Why small-molecule drug discovery is having a moment

With medicinal chemists’ innovative tools and techniques, it’s an exciting time to be building new drugs

by Laura Howes
October 30, 2023 | A version of this story appeared in Volume 101, Issue 36

 

A mostly blue-hued illustration of someone in glasses holding an open capsule. A hand from above pulls on the other end of the capsule, which is white. Where the capsule is opened, yellow dots glow.
Credit: Chris Gash

In brief

At one stage, small-molecule drugs seemed at risk of going out of fashion, as industry began to favor biotherapeutics. But over the past 10 years, small molecules have made it clear that they aren’t going away. New classes of molecules, such as proteolysis-targeting chimeras (PROTACs) and molecular glues, have people excited. So do technologies, such as machine learning and generative artificial intelligence, that are helping drive drug discovery. Today, drug hunters have more ambition to go after difficult targets and to use novel chemistry. And that makes it an exciting time for chemists.

Last year, sales of the 10 top-selling drugs were split 40:60 between small molecules and larger, more complicated biologics, according to Drug Discovery and Development. But those numbers are skewed by the huge cost of some biologic blockbusters. On a global scale, around 90% of all drugs sold are small molecules, according to a Medicine in Drug Discovery paper (2021, DOI: 10.1016/j.medidd.2020.100075).

Not too long ago, these small-molecule drugs looked as if they were going out of fashion. Advances in biotechnology enabled pharmaceutical companies to cost-effectively generate a range of biologics, such as large peptides, recombinant proteins, monoclonal antibodies, antibody-drug conjugates, fusion proteins, and vaccines.

But organic compounds with low molecular weight—molecules that can be administered orally and can pass through cell membranes to reach intracellular targets—have been a mainstay of the pharmaceutical industry for over 100 years. Rather than fade away, they continue to be an important part of the industry’s therapeutic arsenal. In the past 10 years or so, advances in technology, synthetic methodology, and biopharmaceutical research have opened up more opportunities for innovative and creative small-molecule drugs.

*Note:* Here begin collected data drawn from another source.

File: flow/config.mk
export PLATFORM = sky130hd
export DESIGN_NAME = img_pro_top
export DESIGN_NICKNAME = img_pro_top
export VERILOG_FILES = /design/flow/design.v
export SDC_FILE = /design/flow/constraint.sdc
export NUM_CORES = 4
export LEC_CHECK = 1
export CORE_UTILIZATION = 50
File: flow/constraint.sdc
current_design img_pro_top

set clk_period 4.2
set clk_io_pct 0.2

create_clock -name clk0 -period $clk_period [get_ports {clk}]

set non_clock_inputs [all_inputs -no_clocks]
set_input_delay [expr $clk_period * $clk_io_pct] -clock clk0 $non_clock_inputs
set_output_delay [expr $clk_period * $clk_io_pct] -clock clk0 [all_outputs]
File: flow/design.v
module  img_pro_top(
    input                   clk         ,
    input                   rst_n       ,
    input                   vs_i        ,
    input                   hs_i        ,
    input                   de_i        ,
    input           [23:0]  data_i      ,
    output                  vs_o        ,
    output                  hs_o        ,
    output                  de_o        ,
    output          [23:0]  data_o
);
    img_rect  u_img_rect(
        .clk        (clk        ) ,
        .rst_n      (rst_n      ) ,
        .vs_i       (vs_i       ) ,
        .hs_i       (hs_i       ) ,
        .de_i       (de_i       ) ,
        .data_i     (data_i     ) ,
        .rect_color (24'hFF00FF ) ,
        .rect_x1    (11'd100    ) ,
        .rect_y1    (11'd100    ) ,
        .rect_x2    (11'd400    ) ,
        .rect_y2    (11'd400    ) ,
        .vs_o       (vs_o       ) ,
        .hs_o       (hs_o       ) ,
        .de_o       (de_o       ) ,
        .data_o     (data_o     )
    );
endmodule
module  img_rect(
    input                   clk         ,
    input                   rst_n       ,
    input                   vs_i        ,
    input                   hs_i        ,
    input                   de_i        ,
    input           [23:0]  data_i      ,
    input           [23:0]  rect_color  ,
    input           [10:0]  rect_x1     ,
    input           [10:0]  rect_y1     ,
    input           [10:0]  rect_x2     ,
    input           [10:0]  rect_y2     ,
    output                  vs_o        ,
    output                  hs_o        ,
    output                  de_o        ,
    output          [23:0]  data_o
);
    parameter   IMG_W           = 640;
    reg     [10:0]  row_cnt     ;
    reg     [10:0]  col_cnt     ;
    reg     [23:0]  data_o_reg  ;
    wire    [10:0]  rect_width  ;
    assign rect_width = 11'd5;
    reg     vs_reg;
    reg     hs_reg;
    reg     de_reg;
    always  @(posedge clk or negedge rst_n) begin
        if(!rst_n)
            col_cnt <= 'd0;
        else if(hs_i == 1'b1)
            col_cnt <= 'd0;
        else if(de_i == 1'b1)
            col_cnt <= col_cnt + 1'b1;
    end
    always  @(posedge clk or negedge rst_n) begin
        if(!rst_n)
            row_cnt <= 'd0;
        else if(vs_i == 1'b1)
            row_cnt <= 'd0;
        else if(col_cnt == (IMG_W - 1) && de_i == 1'b1)
            row_cnt <= row_cnt + 1'b1;
    end
    always  @(posedge clk or negedge rst_n) begin
        if(!rst_n)
            data_o_reg <= 12'h0;
        else if(col_cnt >= rect_x1 && col_cnt < rect_x1 + rect_width && row_cnt >= rect_y1 && row_cnt <= rect_y2)
            data_o_reg <= rect_color;
        else if(col_cnt >= rect_x2 && col_cnt < rect_x2 + rect_width && row_cnt >= rect_y1 && row_cnt < rect_y2 + rect_width)
            data_o_reg <= rect_color;
        else if(row_cnt >= rect_y1 && row_cnt < rect_y1 + rect_width && col_cnt >= rect_x1 && col_cnt <= rect_x2)
            data_o_reg <= rect_color;
        else if(row_cnt >= rect_y2 && row_cnt < rect_y2 + rect_width && col_cnt >= rect_x1 && col_cnt <= rect_x2)
            data_o_reg <= rect_color;
        else
            data_o_reg <= data_i;
    end
    always  @(posedge clk or negedge rst_n) begin
        if(!rst_n) begin
            vs_reg <= 1'b0;
            hs_reg <= 1'b0;
            de_reg <= 1'b0;        
        end else begin
            vs_reg <= vs_i;
            hs_reg <= hs_i;
            de_reg <= de_i; 
        end
    end
    assign vs_o = vs_reg;
    assign hs_o = hs_reg;
    assign de_o = de_reg;
    assign data_o = data_o_reg;
endmodule
File: flow/run.sh
#!/bin/bash
# OpenROAD 26Q1-2900-gdf79404cd8, Yosys 0.63+post, stock flow scripts
make -C /OpenROAD-flow-scripts/flow DESIGN_CONFIG=/design/flow/config.mk WORK_HOME=/design/flow/orfs finish
==> impl_report.txt <==
==== FLOW RESULTS ====
----------------------------------------------------
[Setup path]
  Critical-path top delay cell ........................ sky130_fd_sc_hd__clkdlybuf4s50_1
  Worst stage delay on the critical path ........................ 620 ps
  Data required time of the worst path ........................ around 4400 ps
  Signal arrival time at the worst endpoint ........................ between 2000 and 3000 ps
  CP endpoint kind ........................ register
  Most common cell type on the critical path ........................ sky130_fd_sc_hd__nand4_1
  Startpoint type of the worst setup path ........................ input pin
  Slack of the worst reg-to-reg path ........................ 1870 ps
  Class of the most critical setup path ........................ input pin to register
  Buf/Inv on CP ........................ 1
  Kind of cell adding the most delay to the critical path ........................ simple AND/OR/NAND/NOR gates
  Critical Path Fanout Max ........................ 7
  Crit path cell chain ........................ clkdlybuf4s50_1, nand4_1, nor4_4, nand4_1, xor2_1, nor2_1

[Clock tree]
  Root buffer cell ........................ sky130_fd_sc_hd__clkbuf_8
  Post-CTS Repair Setup Buffers ........................ 0
  Clock transition at the registers of the reported paths ........................ around 80 ps
  H-tree levels ........................ 2
  Insertion delay to the later sink of the worst-skew pair ........................ 290 ps
  Cts bufs inserted ........................ 5
  Clock tree from TritonCTS ........................ built
  Hold-fix buffers at CTS ........................ 0
  Cells resized by post-CTS repair ........................ 0
  Max Buffers Root-to-Sink ........................ 2
  CTS Sinks ........................ just under 50

[Cells and area]
  Final design area excluding fillers ........................ about 0.0029 mm2
  Number of flip-flops under the largest register name ........................ 24
  Fraction of final layout cells sized beyond drive strength 1 ........................ under 10%
  Relative area change from synthesis to final layout ........................ 30.30%
  Most instantiated logic cells after routing ........................ sky130_fd_sc_hd__clkdlybuf4s50_1 (54), sky130_fd_sc_hd__dfrtp_1 (49), sky130_fd_sc_hd__nor2_1 (27)
  Number of fillers in the final layout ........................ 280
  Most frequent standard cell in the layout excluding fill and tap cells ........................ sky130_fd_sc_hd__clkdlybuf4s50_1

[Synth]
  Post-Synthesis Cell Area ........................ roughly 0.0022 mm2
  Synth Seq Share ........................ between 50% and 60%
  Fa+ha+maj area frac ........................ under 10%
  Synthesized instance count ........................ 200
  # Cells Yosys ........................ roughly 200
  Synthesis-stage register bit count ........................ between 40 and 50
  Number of warnings printed during yosys synthesis ........................ 1
  Logic family by area ........................ simple AND/OR/NAND/NOR gates
  Multiplexer share of the synthesized area ........................ less than 1%
  Area share of the largest cell type after synthesis ........................ 54.99%
  Synth area leaders ........................ sky130_fd_sc_hd__dfrtp_1 (55%), sky130_fd_sc_hd__xor2_1 (5.1%), sky130_fd_sc_hd__nor2_1 (4.5%)
  Post-synthesis cell type count ........................ 39
  Total cell area reported by yosys after synthesis ........................ 0.002230 mm2
  Simple Share, Synth ........................ 24.41%
  XOR Share, Synth ........................ about 7.9%
  Area share of and-or/or-and cells after synthesis ........................ approximately 5.7%
  Cell type with the largest total area after synthesis ........................ sky130_fd_sc_hd__dfrtp_1
  Mean Syn Cell Area ........................ between 10 and 15 um2

[Placement]
  Final GP Congestion ........................ 0.9034
  Count of input and output buffers ........................ between 50 and 60
  Instance area after placement ........................ about 0.0028 mm2
  HPWL after detailed placement ........................ 2977 um

[STA]
  Worst-case headroom to the max-slew limit ........................ 40.30%
  Least-Margin Pin Slew ........................ about 890 ps
  Clock Skew ........................ 6.348 ps
  Final Critical Period ........................ roughly 2300 ps
  Number of setup violations in the final report ........................ 0
  Final count of pins violating max slew ........................ 0
  Unrepaired setup endpoints after global routing ........................ no
  Final hold viol count ........................ 0
  Setup TNS ........................ 0 ps
  Post-route worst hold slack ........................ about 480 ps
  Max Clock Freq ........................ ~430 MHz
  Post-layout period usage of the worst path ........................ 55.82%

[Job]
  Number of warnings in the stage logs ........................ 28
  Max-Cap Viols ........................ 0

[Global routing]
  Pin count of the biggest net entering global routing ........................ 30
  Total overflow reported by the global router ........................ 0
  Initial antenna violation count ........................ 0
  Via count of the first global-routing pass ........................ 1578
  Overall fraction of global-route tracks in use ........................ approximately a fifth
  Wire length of the first global-routing pass ........................ about 6800 um

[Hold path]
  Hold Path Class ........................ input pin to async pin

[Route]
  Violation tally from detailed-route iteration zero ........................ 113
  Post-DR vias/cell ........................ roughly 5.3
  Final routed DRC violation total ........................ 0
  Ant diodes ........................ 0
  DR vias ........................ 1613
  Remaining number of nets flagged by the antenna check after routing ........................ 0
  Routed wire per std cell ........................ ~13 um
  Total wire length after detailed routing ........................ 4080 um
  Router iterations before antenna repair ........................ 4

[Status]
  Result of the run ........................ complete, no violations

[Floorplan]
  Die X-Extent ........................ 68.78 um
  Core Area ........................ 0.004144 mm2
  Number of ports placed on the die boundary ........................ 56
  Initial core utilization ........................ between 50% and 60%
  Number of placement rows ........................ 23
  Die span in y ........................ 68.78 um
  Area of the die ........................ 0.004730 mm2

[Power and ir drop]
  VDD IR max ........................ 0.2343 mV
  Standby leakage power ........................ around 1.3 nW
  Power density over the cells ........................ roughly 310 mW/mm2

----------------------------------------------------
final cells by class:
| cell class | instances | area, um2 | share of cell area (%) |
|---|---|---|---|
| Clock buffer | 6 | 82.58 | 2.842 |
| Timing Repair Buffer | 56 | 553.0 | 19.04 |
| Tap cell | 50 | 62.56 | 2.153 |
| Multi-Input combinational cell | 136 | 917.1 | 31.57 |
| Inverter | 7 | 26.28 | 0.9044 |
| Clock inverter | 2 | 37.54 | 1.292 |
| Sequential cell | 49 | 1226 | 42.21 |
synth_stat cells:
master and n:
sky130_fd_sc_hd__nand2b_1 16, sky130_fd_sc_hd__and3_1 2, sky130_fd_sc_hd__xor2_1 13, sky130_fd_sc_hd__a31oi_1 1, sky130_fd_sc_hd__and3_2 2, sky130_fd_sc_hd__or4b_4 1, sky130_fd_sc_hd__a311oi_2 1, sky130_fd_sc_hd__o22ai_1 1
sky130_fd_sc_hd__o211a_1 1, sky130_fd_sc_hd__buf_4 2, sky130_fd_sc_hd__ha_1 4, sky130_fd_sc_hd__o311ai_1 3, sky130_fd_sc_hd__dfrtp_1 49, sky130_fd_sc_hd__nor4_4 1, sky130_fd_sc_hd__nand2_2 1, sky130_fd_sc_hd__nand2_1 8
sky130_fd_sc_hd__a21oi_1 2, sky130_fd_sc_hd__nand4b_1 1, sky130_fd_sc_hd__nor4_1 3, sky130_fd_sc_hd__o311ai_0 1, sky130_fd_sc_hd__nor3_4 1, sky130_fd_sc_hd__dlygate4sd3_1 1, sky130_fd_sc_hd__nor4_2 1, sky130_fd_sc_hd__clkbuf_1 2
sky130_fd_sc_hd__a211oi_4 1, sky130_fd_sc_hd__nor3_1 6, sky130_fd_sc_hd__and4bb_1 1, sky130_fd_sc_hd__mux2i_1 2, sky130_fd_sc_hd__and2b_2 1, sky130_fd_sc_hd__nand3_1 6, sky130_fd_sc_hd__o211ai_1 2, sky130_fd_sc_hd__nor2_1 27
sky130_fd_sc_hd__o21ai_0 2, sky130_fd_sc_hd__nand4_1 8, sky130_fd_sc_hd__and2_1 9, sky130_fd_sc_hd__buf_2 1, sky130_fd_sc_hd__xnor2_1 7, sky130_fd_sc_hd__buf_6 2, sky130_fd_sc_hd__inv_1 7
worst reg2reg max path, stage by stage (launching register included):
cell and delay [ps]:
sky130_fd_sc_hd__dfrtp_1 500, sky130_fd_sc_hd__inv_1 80, sky130_fd_sc_hd__ha_1 210, sky130_fd_sc_hd__a311oi_2 280, sky130_fd_sc_hd__o22ai_1 150, sky130_fd_sc_hd__a211oi_4 800, sky130_fd_sc_hd__and2_1 240
cells by family after synthesis:
logic type                 after synthesis
AOI/OAI and AO/OA                       15
muxes                                    2
DFF                                     49
and+or+nand+nor                         95
adders and majority gates                4
buffers and inverters                   15
xor gates and xnor gates                20
path summary, 6_finish.rpt:
path / startpoint / to / cells after the start
worst max-delay path: de_i / u_img_rect.row_cnt[9]$_DFFE_PN0P_ / 6
worst min-delay path: rst_n / u_img_rect.col_cnt[8]$_DFFE_PN0P_ / 1
worst max register to register: u_img_rect.col_cnt[0]$_DFFE_PN0P_ / u_img_rect.data_o_reg[14]$_DFF_PN0_ / 6
worst min register to register: u_img_rect.row_cnt[10]$_DFFE_PN0P_ / u_img_rect.row_cnt[10]$_DFFE_PN0P_ / 2
max in group asynchronous: rst_n / u_img_rect.col_cnt[1]$_DFFE_PN0P_ / 2
min in group clk0: u_img_rect.row_cnt[10]$_DFFE_PN0P_ / u_img_rect.row_cnt[10]$_DFFE_PN0P_ / 2
routing by layer:
metal / GRT usage (%) / up-vias / wire length, um
met2: 30.27 / 69 / 1829
met1: 29.27 / 756 / 1798
li1: - / 781 / -
met3: 7.500 / 7 / 418
met4: 3.061 / 0 / 34
met5: 0 / - / 0
report_power, final:
group | leakage, nW | internal [mW] | total, mW | switching (mW)
clock | 0.0574 | 0.194 | 0.343 | 0.149
combinational | 0.594 | 0.0534 | 0.0768 | 0.0235
sequential | 0.621 | 0.486 | 0.494 | 0.00790
total | 1.27 | 0.733 | 0.913 | 0.180
per-stage QoR:
step / power (mW) / worst slack (ps) / util (%) / cells
3_3_place_gp: 0.5802 / 1617 / 67.21 / 298
3_5_place_dp: 0.5820 / 1569 / 67.21 / 298
5_1_grt: 0.9577 / 1677 / 70.11 / 306
4_1_cts: 0.9259 / 1868 / 70.11 / 306
6_report: 0.9135 / 1856 / 70.11 / 306
2_1_floorplan: 0.5178 / 2259 / - / 200
Power figures rest on the tool's default switching activity, not on a simulated workload.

Data from the US Food and Drug Administration show that small molecules continue to play a vital role in the pharmacopoeia. Of the 293 new chemical entities that the FDA approved in 2017–22, 182 were small-molecule drugs.


In the mix
Over the past 10 years, small molecules accounted for almost two thirds of new drug approvals by the US Food and Drug Administration.
A graphic showing the percentages of new drug approvals by the FDA that were for small-molecule drugs, over the past 10 years.
Source: US Food and Drug Administration.

And drug developers are learning new ways to use small molecules to target disease. The traditional approach to drugging many diseases was to find a molecular key that could fit inside a protein, blocking off part of its 3D shape and inhibiting its activity. Increasingly, researchers are instead using small molecules to covalently bind to proteins or to bring proteins near one another so they can work together.

Rather than losing their attractiveness in the modern world of biological advances, small molecules are having something of a renaissance. There’s a buzz and a feeling that medicinal chemists can design solutions for diseases they once would have considered impossible to confront.

New modes of action

Many chemists would agree that there is a renewed enthusiasm for what medicinal chemists can do, even if they wouldn’t call it a golden age. Keith Hornberger, who leads a team of medicinal chemists at the biotechnology firm Arvinas, says golden age is not the right moniker. “I’d say it’s the new age,” he says. New uses for small molecules are ones that were never considered 20 years ago and have redefined what chemists think of as druggable.

The biggest change, experts say, is the possibilities opened up by covalent inhibitors and induced-proximity molecules, molecules that go beyond the lock-and-key approach to targeting unwanted proteins.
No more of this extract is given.